The FDA’s goal is to work with the production sector to eliminate the use of medically important (to human illness) antibiotics for growth promotion and to bring therapeutic use – to treat, control or prevent specific disease – under veterinary oversight. Pork producers should take steps now to prepare for the changes.
“The end of 2016 may sound like a long way off, but producers need to start getting ready,” Koeman said. “Producers should sit down with their veterinarians to discuss how to apply VFDs and other herd-health strategies.”
At the centerpiece of FDA’s policy are 283 products that will be added to the VFD list, said Bill Flynn, DVM, deputy director for science policy at FDA’s Center for Veterinary Medicine. Over-the-counter sales of the products will be eliminated, and their use will require veterinary oversight and diagnosis for a specific animal-health condition. Producers will need a VFD to gain access to the affected feed-based antibiotics and a prescription for water-based products.
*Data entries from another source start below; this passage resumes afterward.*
==> flow/design.v <==
module cofi (
    input        clk,
    input        pix_ce,
    input        enable,
    input        hblank,
    input        vblank,
    input        hs,
    input        vs,
    input  [5:0] red,
    input  [5:0] green,
    input  [5:0] blue,
    output reg       hblank_out,
    output reg       vblank_out,
    output reg       hs_out,
    output reg       vs_out,
    output reg [5:0] red_out,
    output reg [5:0] green_out,
    output reg [5:0] blue_out
);
    function bit [5:0] color_blend (
        input [5:0] color_prev,
        input [5:0] color_curr,
        input blank_last
    );
    begin
        color_blend = blank_last ? color_curr : (color_prev >> 1) + (color_curr >> 1);
    end
    endfunction
reg [5:0] red_last;
reg [5:0] green_last;
reg [5:0] blue_last;
wire      ce = enable ? pix_ce : 1'b1;
always @(posedge clk) if (ce) begin
    hblank_out <= hblank;
    vblank_out <= vblank;
    vs_out     <= vs;
    hs_out     <= hs;
    red_last   <= red;
    blue_last  <= blue;
    green_last <= green;
    red_out    <= enable ? color_blend(red_last,   red,   hblank_out) : red;
    blue_out   <= enable ? color_blend(blue_last,  blue,  hblank_out) : blue;
    green_out  <= enable ? color_blend(green_last, green, hblank_out) : green;
end
endmodule
==> flow/run.sh <==
#!/bin/bash
# OpenROAD 26Q1-2900-gdf79404cd8, Yosys 0.63+post, stock flow scripts
make -C /OpenROAD-flow-scripts/flow DESIGN_CONFIG=/design/flow/config.mk WORK_HOME=/design/flow/orfs finish
==> flow/config.mk <==
export PLATFORM = sky130hd
export DESIGN_NAME = cofi
export DESIGN_NICKNAME = cofi
export VERILOG_FILES = /design/flow/design.v
export SDC_FILE = /design/flow/constraint.sdc
export NUM_CORES = 4
export LEC_CHECK = 1
export CORE_AREA = 10 10 110 110
export DIE_AREA = 0 0 120 120
==> flow/constraint.sdc <==
current_design cofi

set clk_period 2.5
set clk_io_pct 0.2

create_clock -name clk0 -period $clk_period [get_ports {clk}]

set non_clock_inputs [all_inputs -no_clocks]
set_input_delay [expr $clk_period * $clk_io_pct] -clock clk0 $non_clock_inputs
set_output_delay [expr $clk_period * $clk_io_pct] -clock clk0 [all_outputs]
Koeman added that the new rules coming from FDA’s Guidance 209, 213 and VFD in December 2016, will change the requirements needed to use certain antibiotics and will more directly involve veterinary oversight. Although a change for the industry, Koeman noted, the new rules also provide a great opportunity for farmers to work with their veterinarians to revisit all herd health practices. The goal should be to decrease disease, enhance performance and produce a safe, wholesome product for the global market.
“We realize that producers will face a substantial change in how they use antibiotics with the impending policy rule changes, but they can feel good in knowing that they already are doing much of what they need to do to be successful,” Koeman said. “If farmers continue to work with their veterinarians, talk with their feed suppliers, diligently keep records associated with VFDs and prescription antibiotic use and retain current Pork Quality Assurance® Plus (PQA Plus®) certification, they will be well prepared to be in compliance.”
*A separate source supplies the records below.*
==> ./design.v <==
`timescale 1ns/1ps
module cpu	 
(
	input	clk,
	input	areset,
	output	[7:0] imem_addr,	 
	input	[7:0] imem_data,	 
	output	[7:0] tb_data		 
);
	wire dmem_write;
	wire [7:0] dmem_addr, dmem_write_data, dmem_read_data;
	wire Jump, ALUSrc, RegDst, MemtoReg, RegWrite;
	wire [7:0] MUXtoPC, PC_out, Sign_out;
	wire [7:0] MUXtoAdder, AddertoMUX;
	wire [7:0] RFtoALU, MUXtoALU; 
	wire [7:0] MUXtoRF;
	wire [1:0] MUX2toRF, MUX3toRF, ALUOp;
	memory dmem(	.clk(clk), .areset(areset),
			.write(dmem_write), .addr(dmem_addr),
			.write_data(dmem_write_data), .read_data(dmem_read_data));
	assign tb_data = dmem_read_data;
	ProgramCounter PC(.CLK(clk), .in(MUXtoPC), .out(PC_out));
	RegisterFile RF(.CLK(clk), .ReadReg1(imem_data[3:2]), .ReadReg2(MUX2toRF), .Write_enable(RegWrite),
			.WriteReg(MUX3toRF), .WriteData(MUXtoRF), .areset(areset), .ReadData1(RFtoALU), .ReadData2(dmem_write_data));
	ControlLogic CL(.Mode(imem_data[7:6]), .OpCode(imem_data[5:4]), .Jump(Jump), .ALUSrc(ALUSrc), 
			.ALUOp(ALUOp), .MemWrite(dmem_write), .RegDst(RegDst), .MemtoReg(MemtoReg), .RegWrite(RegWrite));
	SignExtensionUnit SEU(.in(imem_data[5:0]), .Jump(Jump), .out(Sign_out));
	ALU alu(.opcode(ALUOp), .ain(RFtoALU), .bin(MUXtoALU), .result(dmem_addr));
	EightBitMUX mux1(.control(areset), .in0(AddertoMUX), .in1(8'h00), .out(MUXtoPC));
	TwoBitMUX mux2(.control(dmem_write), .in0(imem_data[1:0]), .in1(imem_data[5:4]), .out(MUX2toRF));
	TwoBitMUX mux3(.control(RegDst), .in0(imem_data[5:4]), .in1(imem_data[3:2]), .out(MUX3toRF));
	EightBitMUX mux4(.control(MemtoReg), .in0(dmem_addr), .in1(dmem_read_data), .out(MUXtoRF));
	EightBitMUX mux5(.control(ALUSrc), .in0(Sign_out), .in1(dmem_write_data), .out(MUXtoALU));
	EightBitMUX mux6(.control(Jump), .in0(8'h01), .in1(Sign_out), .out(MUXtoAdder));
	EightBitAdder adder(.a(PC_out), .b(MUXtoAdder), .s(AddertoMUX));
	assign imem_addr = PC_out;
endmodule
module ProgramCounter
(
	 input CLK,
    input [7:0] in,
    output reg [7:0] out
);
		always@(posedge CLK) 
			begin
				out <= in;          
			end
endmodule
module RegisterFile
(
	input CLK,
	input [1:0] ReadReg1,
	input [1:0] ReadReg2,
	input Write_enable,
	input [1:0] WriteReg,
	input [7:0] WriteData, 
	input areset,
	output [7:0] ReadData1,
	output [7:0] ReadData2
);
	reg [7:0] registers [3:0];
	initial 
		begin
			registers[0] <= 8'b00000000;
			registers[1] <= 8'b00000000;
			registers[2] <= 8'b00000000;
			registers[3] <= 8'b00000000;		
		end
	assign ReadData1 = registers[ReadReg1];
	assign ReadData2 = registers[ReadReg2];
	always@(posedge areset or posedge CLK) 
		begin
		if(areset==1'b1) 
			begin
				registers[0] = 8'b00000000;
				registers[1] = 8'b00000000;	
				registers[2] = 8'b00000000;
				registers[3] = 8'b00000000;			
			end
		else if(Write_enable==1'b1) 
			begin 
				registers[WriteReg] = WriteData;
			end
		end
endmodule
module ControlLogic
(
	input [1:0] Mode,
	input [1:0] OpCode,
	output reg Jump,
	output reg ALUSrc,
	output reg [1:0] ALUOp,
	output reg MemWrite,
	output reg RegDst,
	output reg MemtoReg,
	output reg RegWrite
);
	initial 
		begin
			{Jump, ALUSrc, ALUOp, MemWrite, RegDst, MemtoReg, RegWrite} = 8'b00000000;
		end
	always@(Mode or OpCode)
		begin
			case({Mode, OpCode})
				4'b1101:  
					begin
						Jump <= 1'b0;
						ALUSrc <= 1'b0; 
						ALUOp <= 2'b11;
						MemWrite <= 1'b0;
						RegDst <= 1'b1;
						MemtoReg <= 1'b0;
						RegWrite <= 1'b1;
					end
				4'b1110:  
					begin
						Jump <= 1'b0;
					   ALUSrc <= 1'b0; 
						ALUOp <= 2'b10;
						MemWrite <= 1'b0;
						RegDst <= 1'b1;
						MemtoReg <= 1'b0;
						RegWrite <= 1'b1;
					end
				4'b01xx:  
					begin
						Jump <= 1'b0;
						ALUSrc <= 1'b1; 
						ALUOp <= 2'b01;
						MemWrite <= 1'b0;
						RegDst <= 1'b0;
						MemtoReg <= 1'b1;
						RegWrite <= 1'b1;
					end
				4'b10xx:  
					begin
						Jump <= 1'b0;
						ALUSrc <= 1'b1; 
						ALUOp <= 2'b01;
						MemWrite <= 1'b1;
						RegDst <= 1'b1;
						MemtoReg <= 1'b1;
						RegWrite <= 1'b0;
					end
           4'b00xx:  
					begin
						Jump <= 1'b1;
						ALUSrc <= 1'b0;
						ALUOp <= 2'b00;
						MemWrite <= 1'b0;
						RegDst <= 1'b0;
						MemtoReg <= 1'b0;
						RegWrite <= 1'b0;
					end
			endcase
		end
endmodule 
module SignExtensionUnit
(
	input [5:0] in,
	input Jump,
	output reg [7:0] out
);
	always@(*)
		begin
			if(Jump==1'b1)
				begin
					out[5:0] <= in[5:0];
					out[7:6] <= {2{in[5]}};
			end
			else 
				begin 
					out[1:0] <= in[1:0];
					out[7:2] <= {6{in[1]}};
				end
		end
endmodule
module ALU
(
	input [1:0] opcode,
	input [7:0] ain, bin,
	output [7:0] result
);
	wire b_l;
	assign b_l = ~(bin) + 1;
	assign result = (opcode==2'b01) ? (ain+bin) :
									(opcode==2'b10) ? (ain-bin) :
									(bin[7]==1) ? (ain - (b_l)) :
																				(ain+bin);
endmodule 
module TwoBitMUX
(		
	input control,
	input [1:0] in0,
	input [1:0] in1,
	output reg [1:0] out 
);
		always@(control or in0 or in1) 
			begin
				if(control==0)
					begin 
						out <= in0;
					end
				else 
					begin
						out <= in1;
					end
			end
endmodule
module EightBitMUX
(		
	input control,
	input [7:0] in0,
	input [7:0] in1,
	output reg [7:0] out 
);
		always@(control or in0 or in1) 
			begin
				if(control==0)
					begin 
						out <= in0;
					end
				else 
					begin
						out <= in1;
					end
			end
endmodule
module EightBitAdder
(
	input [7:0]a,b,
	output [7:0]s
);
	assign s = a+b;
endmodule 
==> ./run.sh <==
#!/bin/bash
# OpenROAD 26Q1-2900-gdf79404cd8, Yosys 0.63+post, stock flow scripts
make -C /OpenROAD-flow-scripts/flow DESIGN_CONFIG=/design/flow/config.mk WORK_HOME=/design/flow/orfs finish
==> ./config.mk <==
export PLATFORM = sky130hd
export DESIGN_NAME = RegisterFile
export DESIGN_NICKNAME = RegisterFile
export VERILOG_FILES = /design/flow/design.v
export SDC_FILE = /design/flow/constraint.sdc
export NUM_CORES = 4
export LEC_CHECK = 1
export CORE_UTILIZATION = 40
==> ./constraint.sdc <==
current_design RegisterFile

set clk_period 1.2
set clk_io_pct 0.2

create_clock -name clk0 -period $clk_period [get_ports {CLK}]

set non_clock_inputs [all_inputs -no_clocks]
set_input_delay [expr $clk_period * $clk_io_pct] -clock clk0 $non_clock_inputs
set_output_delay [expr $clk_period * $clk_io_pct] -clock clk0 [all_outputs]
==> impl_report.txt <==
FLOW METRICS REPORT
----------------------------------------------------
[Outcome]
  Run status ........................ finished with violations
  Violations in the final reports ........................ negative setup slack

[Route]
  Detailed-route DRC error count ........................ 0
  Antenna cell count ........................ 0
  Number of nets with antenna violations after detailed routing ........................ 0
  Vias after detailed routing ........................ 1070
  Violation count after the first detailed-route iteration ........................ 43
  Iteration count of the initial detailed-routing pass ........................ 3
  Vias per cell ........................ 5.35
  Sum of routed wire length over all layers ........................ 3500 um
  Detailed-route wire length per cell ........................ 17.5 um

[Logic synthesis]
  Cell count listed in synth_stat.txt ........................ 89
  Commonest cells post-synth ........................ 32 x sky130_fd_sc_hd__dfrtp_1, 32 x sky130_fd_sc_hd__mux2_2, 16 x sky130_fd_sc_hd__mux4_2, 4 x sky130_fd_sc_hd__buf_2, 2 x sky130_fd_sc_hd__nand3b_2
  YS warnings ........................ 2
  Gate count of the mapped netlist ........................ 89
  Count of flip-flops with a built-in enable after synthesis ........................ 0
  Yosys-reported design area after synthesis ........................ 1600 sq um
  Async SR Flop Fraction ........................ 100%
  Seq share, synth ........................ 50.2%
  Share of Yosys cell area claimed by the top area cell type ........................ 50.2%
  Post-synth top area cell ........................ sky130_fd_sc_hd__dfrtp_1
  Flip-flop cell with the highest count after synthesis ........................ sky130_fd_sc_hd__dfrtp_1
  Number of register bits inferred by synthesis ........................ 32
  Top area cell types ........................ sky130_fd_sc_hd__dfrtp_1 50%, sky130_fd_sc_hd__mux2_2 23%, sky130_fd_sc_hd__mux4_2 23%
  Count of cell types in the netlist ........................ 8
  Combined area of all synthesized cells ........................ 1600 sq um
  Post-Synthesis Mean Instance Area ........................ 17.9 sq um

[Die]
  Cell Rows ........................ 22
  Total core area ........................ 3740 sq um
  Starting density of the core ........................ 42.6%
  Vertical die dimension ........................ 65.2 um
  Total die size ........................ 4250 sq um
  Width of the die ........................ 65.2 um
  Number of placed I/O pins ........................ 33

[STA]
  Unrepaired setup endpoints after global routing ........................ yes
  Peak clock frequency supported by timing ........................ 626 MHz
  Maximum clock skew at final layout ........................ 0 ps
  Number of slew-limit violations in the final report ........................ 0
  Time the worst path needs with I/O delays and setup ........................ 1600 ps
  Worst-case hold slack ........................ 279 ps
  Final WS setup ........................ -397 ps
  Total negative slack for setup checks ........................ -5070 ps
  Post-layout period usage ........................ 133%
  Least-Margin Pin Slew ........................ 264 ps
  Number of endpoints failing setup at the final stage ........................ 16
  Final tally of hold violations ........................ 0
  Rel. slew slack ........................ 82.4%

[Placement]
  Final weighted congestion in routability-driven placement ........................ 0.787
  Final HPWL DP ........................ 2470 um
  Number of port buffers ........................ 32
  Cell total after placement ........................ 182

[Setup path]
  Crit. End Element ........................ output port
  Number of buffers and inverters on the critical path ........................ 2
  Family with the most delay on the worst path ........................ multiplexers
  RR Startpoint ........................ registers[3][4]
  Worst Path Max Fanout ........................ 2
  Required arrival time at the worst endpoint ........................ 960 ps
  Master of the slowest instance on the critical path ........................ sky130_fd_sc_hd__mux4_2
  Flop2flop setup slack ........................ 230 ps
  Delay of the slowest critical-path stage ........................ 450 ps
  Cell chain of the critical path ........................ buf_6 -> mux4_2 -> buf_2
  Worst path arrival time ........................ 1360 ps
  FF-to-FF End ........................ registers[3][4]
  Worst r2r path cells ........................ 3
  Worst Path Class, Setup ........................ reg -> out
  Category of the worst setup path launch point ........................ flop

[Global route]
  Pin count of the biggest net entering global routing ........................ 21
  Via count of the first global-routing pass ........................ 1136
  Number of antenna violations at the first check in global routing ........................ 0
  Remaining global-route overflow ........................ 0
  Overall fraction of global-route tracks in use ........................ 20.1%
  Wire length of the first global-routing pass ........................ 5730 um

[Hold path]
  Worst Hold Class ........................ in -> async

[Clock network]
  Clock tree buffer depth ........................ 2
  CTS clock-pin slew for the worst setup and hold paths ........................ 70 ps
  Total number of clock tree sinks ........................ 32
  Number of H-tree levels ........................ 2
  Worst-Skew Late Latency ........................ 280 ps
  Clock root buffer ........................ sky130_fd_sc_hd__clkbuf_8
  TritonCTS Buffers ........................ 5
  CTS tree ........................ done

[Pwr]
  Pwr dens ........................ 1400 nW/um^2
  Worst vdd ir ........................ 0.632 mV
  Overall power consumption ........................ 3.14 mW
  P_leak ........................ 0.988 nW

[Run]
  OpenROAD warning count ........................ 27
  Number of maximum-capacitance constraint violations ........................ 0

[Cells and area]
  Fillcell total ........................ 310
  Area Growth Syn to Fin ........................ 40.8%
  Max FFs per register ........................ 32
  Registers with the highest flip-flop counts ........................ registers: 32 flops
  Final Non-Filler Cells ........................ 200
  Top reg by flops ........................ registers
  Share of post-route cells with drive strength above 1 ........................ 67.8%

----------------------------------------------------
[cell type report]
| class | count | area (sq um) | area share, % |
|---|---|---|---|
| Sequential cell | 32 | 801 | 35.6 |
| Multi-Input combinational cell | 52 | 772 | 34.3 |
| Timing Repair Buffer | 60 | 515 | 22.9 |
| Clock buffer | 7 | 96.3 | 4.28 |
| Tap cell | 48 | 60.1 | 2.67 |
| Inverter | 1 | 3.75 | 0.167 |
The Pork Checkoff’s PQA Plus program continues to provide a firm foundation for on-farm antibiotic use, together with its animal well-being and food safety components. According to the National Pork Board’s latest statistics, more than 60,000 producers are certified in the PQA Plus on-farm education program. All of the major packers require producers to participate in PQA Plus before they will purchase producers’ market hogs. The 2016 revision of the program also will emphasize antibiotic stewardship and stress the importance of the veterinarian-client-patient relationship in deciding when to use antibiotics.
Four Steps to Take Today
“Most producers already work closely with their veterinarian to achieve proper decisions and use of antibiotics when needed to ensure healthy pigs and safe food,” said Paul Ruen, a swine veterinarian at the Fairmont Veterinary Clinic in Minnesota and former president of the American Association of Swine Veterinarian. “But there will be some individuals – producers and veterinarians both – that will need to get on board as changes come into play.”
Here are Ruen’s recommended steps to initiate today:
Secure a good working relationship with your herd veterinarian and build familiarity with your production system.
Sit down with your veterinarian to evaluate all animal-health management protocols and herd vaccination programs. Review all swine medications currently being used.
Discuss which products are affected by veterinary feed directives and prescriptions and how the process will work on the farm.
Walk through the record-keeping requirements and strategies.